## Task item
Return exactly the lines below, starting with the one that has "parameter int FRAC_BITS" and going on through the one that has "ready while a".

## Excerpted data
_ _ _ _ _ _ _

[src/hdl/mandelbrot_escape_color.sv]
`timescale 1ns / 1ps
// ----------------------------------------------------------------------------
// mandelbrot_escape_color
// Escape-time count of z = z*z + c with five-band coloring.
//
//   channel  dir  fields
//   point    in   point_re, point_im   (signed, FRAC_BITS fraction bits)
//   pixel    out  iter_count, red, green, blue
//
// one point at a time; each iteration steps through S_RR, S_II, S_RI and
// S_UPD on the single shared multiplier (re*re, im*im, re*im, then update)
// the core holds its result in S_FIN until the result register takes it,
// then returns to idle and can accept the next point
// point.ready is high only while idle; the result register frees the core
// as soon as the previous pixel is taken
// asynchronous reset clears the sequencer and the result valid
// ----------------------------------------------------------------------------
module mandelbrot_escape_color #(
	parameter int MAX_ITERATIONS = 64,
	parameter int FRAC_BITS      = 28
) (
	input  logic         clk,
	input  logic         arst_n,
	mec_point_if.sink    point,
	mec_pixel_if.source  pixel
);

	localparam int CW       = $clog2(MAX_ITERATIONS + 1);
	localparam int BAND_LEN = MAX_ITERATIONS / mec_pkg::BAND_COUNT;
	localparam int KW       = (BAND_LEN > 1) ? $clog2(BAND_LEN) : 1;

	logic fin_valid, fin_take;
	logic [CW-1:0] fin_count;
	logic [mec_pkg::BAND_W-1:0] fin_band;
	logic [KW-1:0] fin_k;
	mec_pkg::rgb_t fin_rgb;
	logic [CW+mec_pkg::COUNT_OUT_W-1:0] count_ext;

	logic out_valid_q;
	logic [mec_pkg::COUNT_OUT_W-1:0] count_q;
	mec_pkg::rgb_t rgb_q;

	mec_core #(
		.MAX_ITERATIONS (MAX_ITERATIONS),
		.FRAC_BITS      (FRAC_BITS)
	) u_core (
		.clk       (clk),
		.arst_n    (arst_n),
		.point     (point),
		.fin_valid (fin_valid),
		.fin_take  (fin_take),
		.fin_count (fin_count),
		.fin_band  (fin_band),
		.fin_k     (fin_k)
	);

	mec_color #(
		.MAX_ITERATIONS (MAX_ITERATIONS)
	) u_color (
		.count (fin_count),
		.band  (fin_band),
		.k     (fin_k),
		.rgb   (fin_rgb)
	);

	assign fin_take  = fin_valid && (!out_valid_q || pixel.ready);
	assign count_ext = {{mec_pkg::COUNT_OUT_W{1'b0}}, fin_count};

	always_ff @(posedge clk or negedge arst_n) begin
		if (!arst_n) begin
			out_valid_q <= 1'b0;
		end else if (fin_take) begin
			out_valid_q <= 1'b1;
		end else if (pixel.ready) begin
			out_valid_q <= 1'b0;
		end
	end

	always_ff @(posedge clk) begin
		if (fin_take) begin
			count_q <= count_ext[mec_pkg::COUNT_OUT_W-1:0];
			rgb_q   <= fin_rgb;
		end
	end

	assign pixel.valid      = out_valid_q;
	assign pixel.iter_count = count_q;
	assign pixel.red        = rgb_q.red;
	assign pixel.green      = rgb_q.green;
	assign pixel.blue       = rgb_q.blue;

	a_take_loads: assert property (@(posedge clk) disable iff (!arst_n)
		fin_take |=> pixel.valid)
		else $error("finished result not presented");

	a_busy_after_accept: assert property (@(posedge clk) disable iff (!arst_n)
		(point.valid && point.ready) |=> !point.ready)
		else $error("core ready while a point is in work");

	a_no_overwrite: assert property (@(posedge clk) disable iff (!arst_n)
		(pixel.valid && !pixel.ready) |-> !fin_take)
		else $error("pending pixel overwritten");

	a_black_at_max: assert property (@(posedge clk) disable iff (!arst_n)
		(fin_take && fin_count == CW'(MAX_ITERATIONS)) |=>
		(pixel.red == mec_pkg::LEVEL_ZERO && pixel.green == mec_pkg::LEVEL_ZERO &&
		 pixel.blue == mec_pkg::LEVEL_ZERO))
		else $error("bounded point not black");

endmodule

_ _ _ _ _ _ _

## Result
	parameter int FRAC_BITS      = 28
) (
	input  logic         clk,
	input  logic         arst_n,
	mec_point_if.sink    point,
	mec_pixel_if.source  pixel
);

	localparam int CW       = $clog2(MAX_ITERATIONS + 1);
	localparam int BAND_LEN = MAX_ITERATIONS / mec_pkg::BAND_COUNT;
	localparam int KW       = (BAND_LEN > 1) ? $clog2(BAND_LEN) : 1;

	logic fin_valid, fin_take;
	logic [CW-1:0] fin_count;
	logic [mec_pkg::BAND_W-1:0] fin_band;
	logic [KW-1:0] fin_k;
	mec_pkg::rgb_t fin_rgb;
	logic [CW+mec_pkg::COUNT_OUT_W-1:0] count_ext;

	logic out_valid_q;
	logic [mec_pkg::COUNT_OUT_W-1:0] count_q;
	mec_pkg::rgb_t rgb_q;

	mec_core #(
		.MAX_ITERATIONS (MAX_ITERATIONS),
		.FRAC_BITS      (FRAC_BITS)
	) u_core (
		.clk       (clk),
		.arst_n    (arst_n),
		.point     (point),
		.fin_valid (fin_valid),
		.fin_take  (fin_take),
		.fin_count (fin_count),
		.fin_band  (fin_band),
		.fin_k     (fin_k)
	);

	mec_color #(
		.MAX_ITERATIONS (MAX_ITERATIONS)
	) u_color (
		.count (fin_count),
		.band  (fin_band),
		.k     (fin_k),
		.rgb   (fin_rgb)
	);

	assign fin_take  = fin_valid && (!out_valid_q || pixel.ready);
	assign count_ext = {{mec_pkg::COUNT_OUT_W{1'b0}}, fin_count};

	always_ff @(posedge clk or negedge arst_n) begin
		if (!arst_n) begin
			out_valid_q <= 1'b0;
		end else if (fin_take) begin
			out_valid_q <= 1'b1;
		end else if (pixel.ready) begin
			out_valid_q <= 1'b0;
		end
	end

	always_ff @(posedge clk) begin
		if (fin_take) begin
			count_q <= count_ext[mec_pkg::COUNT_OUT_W-1:0];
			rgb_q   <= fin_rgb;
		end
	end

	assign pixel.valid      = out_valid_q;
	assign pixel.iter_count = count_q;
	assign pixel.red        = rgb_q.red;
	assign pixel.green      = rgb_q.green;
	assign pixel.blue       = rgb_q.blue;

	a_take_loads: assert property (@(posedge clk) disable iff (!arst_n)
		fin_take |=> pixel.valid)
		else $error("finished result not presented");

	a_busy_after_accept: assert property (@(posedge clk) disable iff (!arst_n)
		(point.valid && point.ready) |=> !point.ready)
		else $error("core ready while a point is in work");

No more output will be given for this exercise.